Chris: Exciting, okay cool. Obviously you have a direct line to these hardware vendors. What do you want to see in the next generation of GPUs that’ll make your job easier?
Johan: That's a fun question. We have a pretty long list of all the stuff we typically go through and then talk to them with, but one very concrete thing we’d like to see, and actually Intel has already done this on their hardware, they call it PixelSync, which is their method of synchronizing the graphics pipeline in a very efficient way on a per-pixel basis.You can do a lot of cool techniques with it such as order-independent transparency for hair rendering or for foliage rendering. And they can do programmable blending where you want to have full control over the blending instead of using the fixed-function units in the GPU. There’s a lot of cool components that can be enabled by such a programability primitive there and I would like to see AMD and Nvidia implement something similar to that as well. It's also very power-efficient and efficient overall on Intel's hardware, so I guess the challenge for Nvidia and AMD would be if they were able to do that efficiently because they have a lot of the different architectures there. So that's one thing. What other components do we have? Usually when the architects are over we have these meetings of just sitting and talking for 14, 15 hours, or an entire day about everything.

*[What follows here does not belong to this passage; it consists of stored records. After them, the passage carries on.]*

### src/hdl/pci_pkg.sv
// ----------------------------------------------------------------------------
// pci_pkg: shared types for polygon_centroid_inflate
// Payload structs, register indexes, controller command/status structs.
// ----------------------------------------------------------------------------
package pci_pkg;

    localparam int CfgIdxW = 2;
    localparam int CfgDataW = 32;

    localparam logic [CfgIdxW-1:0] REG_PUSH_DISTANCE = 2'd0;
    localparam logic [CfgIdxW-1:0] REG_OFFSET_X      = 2'd1;
    localparam logic [CfgIdxW-1:0] REG_OFFSET_Y      = 2'd2;

    localparam logic signed [16:0] PushReset = 17'sd197;

    typedef struct packed {
        logic signed [31:0] vertex_x;
        logic signed [31:0] vertex_y;
        logic signed [31:0] tex_u;
        logic signed [31:0] tex_v;
        logic               last_vertex;
    } t_in_item;

    typedef struct packed {
        logic signed [31:0] out_x;
        logic signed [31:0] out_y;
        logic signed [31:0] out_u;
        logic signed [31:0] out_v;
        logic               end_of_polygon;
        logic               overflowed;
    } t_out_item;

    // controller -> datapath
    typedef struct packed {
        logic load;       // store accepted vertex
        logic div_start;  // start centroid divide
        logic rd;         // read vertex at emit index
        logic vtx_start;  // start per-vertex inflate
        logic emit;       // drive result
        logic clear;      // end of polygon
    } t_cmd;

    // datapath -> controller
    typedef struct packed {
        logic div_done;
        logic vtx_done;
        logic last_idx;   // emit index is last stored vertex
        logic empty;
    } t_status;

endpackage

### src/hdl/pci_ctrl.sv
// ----------------------------------------------------------------------------
// pci_ctrl: sequencer for load, centroid divide and per-vertex emit
// ----------------------------------------------------------------------------
module pci_ctrl (
    input  logic              i_clk,
    input  logic              i_rst_n,
    input  logic              i_start,
    input  logic              i_last,
    input  pci_pkg::t_status  i_sts,
    output pci_pkg::t_cmd     o_cmd,
    output logic              o_busy,
    output logic              o_strobe
);
    import pci_pkg::*;

    typedef enum logic [5:0] {
        S_IDLE = 6'b000001, S_DIV  = 6'b000010, S_READ = 6'b000100,
        S_VTX  = 6'b001000, S_WAIT = 6'b010000, S_EMIT = 6'b100000
    } t_state;
    t_state r_st, n_st;
    logic r_strobe, r_vstart;
    // clear in the cycle after the final emit so the result register sees the flags
    logic r_clr;

    always_comb begin
        n_st = r_st;
        o_cmd = '0;
        unique case (r_st)
            S_IDLE: if (i_start && !r_clr) begin
                o_cmd.load = 1'b1;
                if (i_last) n_st = S_DIV;
            end
            S_DIV: begin
                o_cmd.div_start = 1'b0;
                if (i_sts.div_done) n_st = i_sts.empty ? S_IDLE : S_READ;
                if (i_sts.div_done && i_sts.empty) o_cmd.clear = 1'b1;
            end
            S_READ: begin o_cmd.rd = 1'b1; n_st = S_VTX; end
            S_VTX:  begin o_cmd.vtx_start = 1'b1; n_st = S_WAIT; end
            S_WAIT: if (i_sts.vtx_done) n_st = S_EMIT;
            S_EMIT: begin
                o_cmd.emit = 1'b1;
                if (i_sts.last_idx) n_st = S_IDLE;
                else n_st = S_READ;
            end
            default: n_st = S_IDLE;
        endcase
        if (r_vstart) o_cmd.div_start = 1'b1;
        if (r_clr) o_cmd.clear = 1'b1;
    end

    always_ff @(posedge i_clk) begin
        if (!i_rst_n) begin
            r_st <= S_IDLE; r_strobe <= 1'b0; r_vstart <= 1'b0;
        end else begin
            r_st <= n_st;
            r_strobe <= o_cmd.emit;
            r_vstart <= (r_st == S_IDLE) && i_start && !r_clr && i_last;
        end
    end

    always_ff @(posedge i_clk) begin
        if (!i_rst_n) r_clr <= 1'b0;
        else r_clr <= (r_st == S_EMIT) && i_sts.last_idx;
    end

    assign o_busy = (r_st != S_IDLE) || r_clr;
    assign o_strobe = r_strobe;

endmodule
### config.mk
export PLATFORM = sky130hd
export DESIGN_NAME = pci_ctrl
export DESIGN_NICKNAME = d
export VERILOG_FILES = /design/src/hdl/pci_pkg.sv /design/src/hdl/pci_ctrl.sv
export SDC_FILE = /design/constraint.sdc
export NUM_CORES = 1
export LEC_CHECK = 0
export BUFFER_PORTS_ARGS = -buffer_cell sky130_fd_sc_hd__buf_4
export CAP_MARGIN = 10
export CORE_AREA = 8 8 45 47
export DETAILED_ROUTE_END_ITERATION = 8
export DIE_AREA = 0 0 53 55
export SYNTH_ARGS = -nofsm -noshare
export SYNTH_HDL_FRONTEND = slang
export SYNTH_SLANG_ARGS = --single-unit
export TNS_END_PERCENT = 50
### constraint.sdc
create_clock -name i_clk -period 2.29 [get_ports i_clk]
set_clock_uncertainty 0.2 [all_clocks]
set_input_delay 0.458 -clock i_clk [delete_from_list [all_inputs] [get_ports i_clk]]
set_output_delay 0.458 -clock i_clk [all_outputs]
set_load 0.01 [all_outputs]
* After elaboration in Yosys (flattened, before gate mapping)
Cells that the tools add are included.
** Word-level totals
- ROM bits :: 0
- RAM bits :: 0
- Latch bits :: 0
- Word-level logic and storage cells :: 40
- Output and inout bits :: 8
- Register bits :: 9
- Memories kept :: 0
- Bits of input ports :: 8
** Operators by class
- Equality and inequality tests :: 11
- Shift operators :: 0
- Add/subtract/negate cells :: 0
- Reductions and logical operators :: 9
- Order comparisons :: 0
- Multipliers :: 0
- Bitwise operators :: 0
- Multiplexer cells :: 16
- Divide/modulo/power cells :: 0
** Operators with widths (number)
- $pmux 6 s6 :: 1
- $mux 6 :: 4
- $mux 1 :: 9
- $ne 2x2->1 const B :: 4
- $eq 6x1->1 const B :: 1
- $eq 6x2->1 const B :: 1
- $eq 6x3->1 const B :: 1
- $eq 6x4->1 const B :: 1
- $eq 6x5->1 const B :: 1
- $eq 6x6->1 const B :: 1
- $logic_and 1x1->1 :: 6
- $mux 3 :: 2
- $ne 6x1->1 const B :: 1
- $reduce_and 4->1 :: 1
- $logic_not 1->1 :: 1
- $logic_or 1x1->1 :: 1

* Longest topological paths before layout
Gate-level depths: netlist of run 1.
- Depth after elaboration :: 4
- Gate-level depth with buffers :: 5
- Gate-level depth less buffers :: 4

* Worst setup path before layout of run 1
OpenSTA, ideal clock, no wires.
- Path type :: register -> output
- From :: reg r_st[1]
- To :: out o_cmd[5] in the netlist's numbering
- Data arrival time :: 1330 ps
- Buffers on the path :: 1
- Slack :: 302 ps
- Stages on the path, launching flop included :: 6
- Data required time :: 1632 ps
- Path through :: dfxtp_1 buf_6 nor4_2 nand2_1 or2_1 nor2_1
** RTL lines
- start, declared :: line pci_ctrl.sv:20 : t_state r_st, n_st;
- start signal, assigned :: line pci_ctrl.sv:56 : r_st <= n_st;
- end, declared :: line pci_ctrl.sv:10 : output pci_pkg::t_cmd o_cmd,

==> flow_metrics.tcl, run 1 <==
set metrics [dict create \
    status "finished, final reports clean" \
    cts_buffers 3 \
    holdPathStages 2 \
    dp_slack_ps 361 \
    dp_hpwl_um 934 \
    synth_edf_count 0 \
    synth_cell_types 34 \
    highest_layer "met4" \
    crit_family "simple AND/OR/NAND/NOR gates" \
    synthTopCellsByArea "dfxtp_1 (36%), nor2_1 (6.8%), o311ai_2 (3.3%)" \
    dieArea_sq_um 2920 \
    crit_type "flop to output port" \
    syn_inst 54 \
    wl_um 1210 \
    period_share_pct 96.6 \
    synth_flop_cell "dfxtp_1" \
    grt_pass1_vias 483 \
    grt_usage_pct 9.26 \
    wl_met2_um 585 \
    worstPathMaxFanout 6 \
    max_freq_mhz 452 \
    clkLatencyLatePin_ps 260 \
    antenna_found_initial 0 \
    peakVddDrop_v 0.000223 \
    finalWeightedCongestion 0.832 \
    port-buffer-count 15 \
    powerDensity_nw_per_um2 535 \
    fin_tns_setup_ps 0 \
    path_buf_inv 1 \
    clk_path_buf_depth 2 \
    wire_per_inst_um 13.8 \
    antenna_cells 0 \
    clk_pin_slew_ps 60 \
    viasPerCell 5.32 \
    start_util_pct 36.0 \
    min_period_ps 2210 \
    first_pass_iters 4 \
    root_buffer "clkbuf_4" \
    cts_setup_buffers 0 \
    cts_resized 0 \
    die_w_um 53 \
    grt_max_degree 9 \
    critPathSlowestCell "or4_4" \
    dieHeight_um 55 \
    vias 468 \
    r2r_setup_slack_ps 640 \
    hold_viol 0 \
    rr_startpoint "r_st[3]$_SDFFE_PN0P_" \
    postSynthAreaPerCell_sq_um 9.22 \
    whs_endpoint "r_st[0]$_SDFFE_PN1P_" \
    drcViolationCount 0 \
    worst_pin_slew_ps 393 \
    cp.arrival_ps 1550 \
    first_iter_violations 7 \
    start_kind "flop" \
    total_power_uw 352 \
    netlist.area_leader.share_pct 36.2 \
    rows 14 \
    max-slew-margin-rel_pct 73.5 \
    worst-r2r-cell-count 4 \
    pin_count 16 \
    yosys_warnings 0 \
    synth_fp_nets 62 \
    required_ps 1630 \
    core_area_sq_um 1380 \
    hold_buffers 0 \
    yosysTopAreaCell "dfxtp_1" \
    finalNetCount 81 \
    cts.htree.levels 1 \
    reg2reg_to "r_st[0]$_SDFFE_PN1P_" \
    grt_setup_unrepaired "no" \
    power.leakage_nw 0.294 \
    clock_sinks 9 \
    critical_path.cell_chain "or4_4 > nor2_4 > a21o_2 > buf_4" \
    setup_viol 0 \
    drv_cap 0 \
    synthTopCellsByCount "dfxtp_1 (9), nor2_1 (9)" \
    fin_ws_ps 78.6 \
    cts_tree "built" \
    wl_met1_um 516 \
    syn_area_sq_um 498 \
    overflow 0 \
    min_from "i_rst_n" \
    ys_seq_area_share_pct 36.2 \
    routed-wl-met3_um 97 \
    ant_nets 0 \
    synth_seq_cells 9 \
    hold_path_class "input pin to flop" \
    final_max_slew_viol_count 0 \
    drive_gt1_share_pct 38.9 \
    async_flop_share_pct 0 \
    cpPeakStageDelay_ps 570 \
    end_kind "output port" \
    grt_first_pass_wirelength_um 1990 \
    syn_to_final_growth_pct 31.9 \
]
[flip-flops by register name, indices dropped and copies added (netlist names)]
register and flops:
r_st 6, o_strobe 1, r_clr 1, r_vstart 1
[cells in the final DEF, fill, tap and decap left out, types with 2 or more instances in the layout]
cell type	count
dfxtp_2	2
and2_1	2
dfxtp_1	7
inv_1	2
buf_4	16
nor2_1	9
nand3_1	2
nand3b_1	2
clkbuf_4	3
[power by group]
part | total (mW) | switching (mW) | internal (mW)
Sequential | 0.166 | 0.00542 | 0.161
Combinational | 0.0616 | 0.0291 | 0.0325
Clock | 0.124 | 0.0564 | 0.0672
[routing by layer]
layer | vias up | track usage, %
met2 | 10 | 15.2
met3 | 2 | 3.21
li1 | 240 | -
met1 | 216 | 9.80
met5 | - | 0
met4 | 0 | 6.47
[worst max-delay path by stage]
stage	slack, ps	cells past startpoint	endpoint	from
after global placement	370	4	o_cmd[0]	r_st[5]$_SDFFE_PN0P_
after global routing	7	4	o_cmd[0]	r_st[5]$_SDFFE_PN0P_
after CTS	60	4	o_cmd[0]	r_st[5]$_SDFFE_PN0P_
after floorplan	300	5	o_cmd[5]	r_st[1]$_SDFFE_PN0P_
final	80	4	o_cmd[0]	r_st[0]$_SDFFE_PN1P_
after detailed placement	360	4	o_cmd[0]	r_st[5]$_SDFFE_PN0P_
[logic make-up after synthesis]
family / synth area share, %
compound gates: 16.6
xor+xnor: 1.76
buf+inv: 5.28
simple gates: 40.2
flops: 36.2
[stage by stage]
step                util (%)  std cells  hold slack, ps  instance area (sq um)
global route            47.5         88             219                    657
floorplan                  -         54             315                    498
global placement        44.8         84             359                    619
CTS                     46.7         88             219                    646
finish                  47.5         88             225                    657
detailed placement      44.8         84             358                    619
[layout make-up]
class	instances	area, sq um
Multi-Input combinational cell	41	300
Fill cell	141	727
Inverter	2	7.51
Tap cell	16	20.0
Sequential cell	9	183
Timing Repair Buffer	16	120
Clock buffer	4	26.3
(Power assumes the default switching activity.)
==> run 2: changes to the inputs <==
- CTS_BUF_LIST: unset -> sky130_fd_sc_hd__clkbuf_8
- REMOVE_ABC_BUFFERS: unset -> 1
==> flow_metrics.tcl, run 2 (synthesis results as in run 1) <==
set metrics [dict create \
    status "finished, final reports clean" \
    fin_util_pct 48.0 \
    powerDensity_nw_per_um2 613 \
    worstPathMaxFanout 6 \
    multiInputGateArea_sq_um 292 \
    r2r_setup_slack_ps 630 \
    required_ps 1630 \
    grt_max_degree 9 \
    hold_buffers 0 \
    reg2reg_to "r_st[0]$_SDFFE_PN1P_" \
    antenna_cells 0 \
    start_kind "flop" \
    antenna_found_initial 0 \
    mostFrequentLayoutCells "buf_4 (16), nor2_1 (9), dfxtp_1 (9)" \
    viasPerCell 5.45 \
    cts_setup_buffers 0 \
    overflow 0 \
    finalNetCount 81 \
    clk_pin_slew_ps 50 \
    combinationalPowerShare_pct 14.8 \
    min_period_ps 2200 \
    clkLatencyLatePin_ps 230 \
    seqCellArea_sq_um 180 \
    fin_cells 88 \
    p_clk_share_pct 44.4 \
    power.leakage_nw 0.301 \
    cts.htree.levels 1 \
    p_sw_uw 98.2 \
    end_kind "output port" \
    final_max_slew_viol_count 0 \
    dp_hpwl_um 965 \
    wl_um 1210 \
    syn_to_final_growth_pct 33.4 \
    max-slew-margin-rel_pct 75.4 \
    cts_buffers 3 \
    cts_resized 0 \
    cp.arrival_ps 1550 \
    cp-endpoint "o_cmd[0]" \
    wire_per_inst_um 13.7 \
    fill_cells 140 \
    worst-r2r-cell-count 4 \
    critPathLaunch "r_st[5]$_SDFFE_PN0P_" \
    finalWeightedCongestion 0.772 \
    mostFrequentLayoutCell "buf_4" \
    hold_path_class "input pin to flop" \
    grt_usage_pct 9.30 \
    start_util_pct 36.0 \
    crit_type "flop to output port" \
    p_int_uw 309 \
    drcViolationCount 0 \
    fin_tns_setup_ps 0 \
    max_freq_mhz 454 \
    pin_count 16 \
    top_register "r_st" \
    setup_viol 0 \
    dieHeight_um 55 \
    first_pass_iters 5 \
    largest_reg_flops 6 \
    dp_cells 84 \
    clk_path_buf_depth 2 \
    core_area_sq_um 1380 \
    seqPwrFrac_pct 40.8 \
    grt_setup_unrepaired "no" \
    grt_pass1_vias 456 \
    hold_viol 0 \
    drv_cap 0 \
    ant_nets 0 \
    die_w_um 53 \
    clock_sinks 9 \
    switching_share_pct 24.1 \
    worst_pin_slew_ps 364 \
    cts_tree "built" \
    rr_startpoint "r_st[5]$_SDFFE_PN0P_" \
    vias 480 \
    grt_first_pass_wirelength_um 1970 \
    rows 14 \
    peakVddDrop_v 0.000299 \
    dieArea_sq_um 2920 \
    port-buffer-count 15 \
    root_buffer "clkbuf_8" \
    drive_gt1_share_pct 36.1 \
    period_share_pct 96.3 \
    first_iter_violations 9 \
]
## run 2: routing by layer
| layer | routed length (um) | vias to the layer above | global-route usage, % | share of wire (%) |
|---|---|---|---|---|
| li1 | - | 240 | - | - |
| met1 | 524 | 220 | 9.62 | 43 |
| met2 | 519 | 17 | 14.8 | 43 |
| met3 | 133 | 3 | 3.48 | 11 |
| met4 | 29 | 0 | 7.76 | 2.4 |
| met5 | 0 | - | 0 | 0 |
## run 2: critical path, stage by stage (launching register included)
cell and delay (ps):
dfxtp_1 350, or4_4 590, nor2_4 140, a21o_2 130, buf_4 110
## run 2: area by class of cell
class	instances	share of cell area, %
tap	16	3.01
timing repair buffer	16	18.1
clock buffer	3	6.21
multi-input combinational	41	43.9
clock inverter	1	0.565
sequential	9	27.1
inverter	2	1.13
## run 2: stage by stage
stage	setup slack (ps)	power, mW	hold slack, ps	area, sq um
CTS	89.8	0.413	252	664
global route	28.3	0.431	257	664
detailed placement	352	0.229	377	619
global placement	349	0.229	375	619
floorplan	335	0.201	323	479
finish	85.8	0.407	253	664
## run 2: power by group through the flow
stage | Combinational (mW) | Clock, mW | Sequential, mW
finish | 0.0603 | 0.181 | 0.166
global route | 0.0660 | 0.199 | 0.167
CTS | 0.0605 | 0.186 | 0.166
detailed placement | 0.0604 | 0 | 0.169
global placement | 0.0599 | 0 | 0.169
floorplan | 0.0331 | 0 | 0.168
## run 2: worst min-delay path by stage
stage | start | end | depth (start not counted)
after floorplan | r_st[2]$_SDFFE_PN0P_ | r_st[3]$_SDFFE_PN0P_ | 2
after global placement | r_st[2]$_SDFFE_PN0P_ | r_st[3]$_SDFFE_PN0P_ | 2
after detailed placement | r_st[2]$_SDFFE_PN0P_ | r_st[3]$_SDFFE_PN0P_ | 2
after CTS | i_rst_n | r_st[0]$_SDFFE_PN1P_ | 2
after global routing | i_rst_n | r_st[0]$_SDFFE_PN1P_ | 2
final | i_rst_n | r_st[0]$_SDFFE_PN1P_ | 2
==> run 3: changes to the inputs <==
- PLACE_DENSITY: unset -> 0.61
==> flow_metrics.tcl, run 3 (synthesis results as in run 1) <==
set metrics [dict create \
    combinationalPowerShare_pct 14.7 \
    switching_share_pct 23.9 \
    pin_count 16 \
    cts.htree.levels 1 \
    routed-wl-met3_um 159 \
    cts_buffers 3 \
    rows 14 \
    required_ps 1630 \
    highest_layer "met4" \
    crit_family "simple AND/OR/NAND/NOR gates" \
    p_sw_uw 97.3 \
    hold_buffers 0 \
    end_kind "output port" \
    grt_first_pass_wirelength_um 1910 \
    final_max_slew_viol_count 0 \
    cts_resized 0 \
    clk_path_buf_depth 2 \
    drcViolationCount 0 \
    hold_viol 0 \
    p_int_uw 309 \
    first_pass_iters 3 \
    wl_met1_um 504 \
    status "finished, final reports clean" \
    cp.arrival_ps 1530 \
    wire_per_inst_um 13.4 \
    p_clk_share_pct 44.4 \
    syn_to_final_growth_pct 33.4 \
    worstPathMaxFanout 6 \
    cpPeakStageDelay_ps 580 \
    core_area_sq_um 1380 \
    drv_cap 0 \
    setup_viol 0 \
    dp_hpwl_um 940 \
    mostFrequentLayoutCells "buf_4 (16), nor2_1 (9), dfxtp_1 (9)" \
    fill_cells 136 \
    min_period_ps 2190 \
    powerDensity_nw_per_um2 612 \
    grt_usage_pct 9.14 \
    r2r_setup_slack_ps 640 \
    max_freq_mhz 457 \
    seqPwrFrac_pct 40.9 \
    antenna_found_initial 0 \
    start_util_pct 36.0 \
    cts_setup_buffers 0 \
    finalWeightedCongestion 0.788 \
    largest_reg_flops 6 \
    worst_pin_slew_ps 376 \
    hold_path_class "input pin to flop" \
    fin_util_pct 48.0 \
    fin_tns_setup_ps 0 \
    port-buffer-count 15 \
    peakVddDrop_v 0.000351 \
    dieArea_sq_um 2920 \
    finalNetCount 81 \
    die_w_um 53 \
    path_buf_inv 1 \
    drive_gt1_share_pct 36.1 \
    power.leakage_nw 0.301 \
    viasPerCell 5.31 \
    critPathSlowestCell "or4_4" \
    mostFrequentLayoutCell "buf_4" \
    antenna_cells 0 \
    root_buffer "clkbuf_8" \
    clock_sinks 9 \
    top_register "r_st" \
    first_iter_violations 7 \
    start_kind "flop" \
    clk_pin_slew_ps 40 \
    grt_setup_unrepaired "no" \
    dieHeight_um 55 \
    grt_pass1_vias 479 \
    crit_type "flop to output port" \
    wl_um 1180 \
    max-slew-margin-rel_pct 74.6 \
    period_share_pct 95.6 \
    cts_tree "built" \
    ant_nets 0 \
    fin_area_sq_um 664 \
    wl_met2_um 478 \
    vias 467 \
    critical_path.cell_chain "or4_4 > nor2_4 > a21o_2 > buf_4" \
    overflow 0 \
    clkLatencyLatePin_ps 230 \
    postPlaceCellArea_sq_um 619 \
    grt_max_degree 9 \
]
[run 3: area by class of cell]
class / count / area [sq um] / area share [%]
multi-input combinational: 41 / 292 / 43.9
tap: 16 / 20.0 / 3.01
clock buffer: 3 / 41.3 / 6.21
inverter: 2 / 7.51 / 1.13
sequential: 9 / 180 / 27.1
timing repair buffer: 16 / 120 / 18.1
clock inverter: 1 / 3.75 / 0.565
[run 3: per-layer routing]
layer  up-vias  global-route usage, %
met5         -                      0
met4         0                   7.76
met3         5                   5.35
met2        17                   14.1
met1       209                   8.69
li1        236                      -
[run 3: per-stage QoR]
step                setup slack, ps  total power [mW]  hold WS (ps)  cells
floorplan                       335             0.201           323     52
global route                   37.9             0.423           267     88
global placement                344             0.229           367     84
detailed placement              357             0.229           369     84
CTS                            93.3             0.415           250     88
finish                          102             0.407           257     88
[run 3: power by group through the flow]
stage	combinational, mW	sequential (mW)	clock [mW]
6_report	0.0597	0.166	0.181
5_1_grt	0.0651	0.167	0.192
4_1_cts	0.0603	0.166	0.189
3_5_place_dp	0.0601	0.169	0
3_3_place_gp	0.0603	0.169	0
2_1_floorplan	0.0331	0.168	0
[run 3: worst paths after layout]
check,from,to,depth (start not counted)
max,r_st[5]$_SDFFE_PN0P_,o_cmd[0],4
max reg2reg,r_st[5]$_SDFFE_PN0P_,r_st[0]$_SDFFE_PN1P_,4
min,i_rst_n,r_st[0]$_SDFFE_PN1P_,2
min reg2reg,r_st[2]$_SDFFE_PN0P_,r_st[3]$_SDFFE_PN0P_,2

Chris: That'd be a fun conversation to sit in on.
Johan: Yeah, it's really fun. We want to enable, and I mentioned a bit about it last week during my talk last week about Mantle, was enabling the GPU to execute in a little bit more of a heterogeneous fashion of being able to run multiple compute shaders in parallel with your graphics work and ideally having more collaboration between the CPU and GPU. We can do things like that on the console because they're integrated machines, so the CPU and GPU are on the same die. On the PC you are seeing it more and more with the APUs and Intel's Ultrabooks that also have integrated graphics.
I want to see more of this type of collaboration between CPU and GPU to drive many more advanced rendering techniques. For example once we've rendered the Z-buffer for a scene then we know the depth of every single pixel that we have in that our frustum and based on that information we can actually do things like shadow maps that are adapted specifically only to cover the area that they actually need to. Typically you don’t really have that knowledge and on the CPU you prepare that data that the GPU will render a few frames later, so you have to brute force a lot of things. You have to send out a lot of work and you can't really be reactive. With many of the things that we can do with Mantle and I think going forward also with closer CPU and GPU interaction in general we can do a lot more clever techniques and less brute force type of techniques as well. That's a pretty frequent topic the when we talk with architects.
Chris: Sure, so I also want to know about features that'll make the biggest difference to realism, but in my previous question I was talking about features that'd make your job easier. So as a follow-up to that one, are there different features you want to see that'll improve the experience an end-user has when they play your games from the perspective of realism?
Johan: Yeah, so realism. I think that there's a few things, well I guess it goes in both categories. Another thing that I haven’t mentioned yet is that Nvidia has been doing a lot of good work with nested data parallelism or I think they call it dynamic parallelism in their big Kepler cores where you actually run compute work that is sort of nested and can interact in very interesting ways. That enables a lot of other programability mechanisms with it and nice performance.
For realism specifically, we are having some challenges in general going forward because there are so many rendering techniques that we implement through just standard rasterization and post-processes. These things will sort of start to break down more and more as we have more and more complex scenes, and we want to have more transparent surfaces in those. Doing just the standard rasterization and then trying to do depth of field and motion blur correctly on those, but doing them as post-processes is very, very limited. Let’s say you have a transparency and you may have two or three layers of windows together with some particle effects there, and then you want to do depth of field on that scene afterwards, but you only have your depth buffer. It doesn’t know about these transparent surfaces, or if it knows about them it doesn’t know what's behind them.
I think a challenge there is figuring out what is a good, efficient future graphics pipeline both for mobile, which maybe have different constraints, but also for depth stuff, because the rasterization pipeline is really quite efficient, but has its limitations there. There’s various other types of alternatives such as micro triangle or micro polygon rasterizers or stochastic rasterization where you sort of can start in with depth of field and motion blur, and they can be more of an integral part of your rendering. This of course has a lot of other potential drawbacks or difficulties in how these things interact, but you sort of get to the point where more of these techniques can more freely interact. I think that can really bring on a lot more extra realism. At least I'm talking from purely what the GPU vendors and we can do together on that.
There's a lot stuff that we can do just with our engine also, and that we are doing going forward. Things like more physically based rendering and shading where we try and use more real life measurements of light sources and materials and try to represent those accurately within the game. Typically, in previous games and engines, we sort of look at the reference and then you try to recreate that, but you don’t really measure, you don’t know the ranges. There's nothing really to truly compare it with, so the type of games we're doing now with very big, complex content and levels of game play, it gets more important to be able to have that reference; the frame of reference of something that's real and trying to recreate that.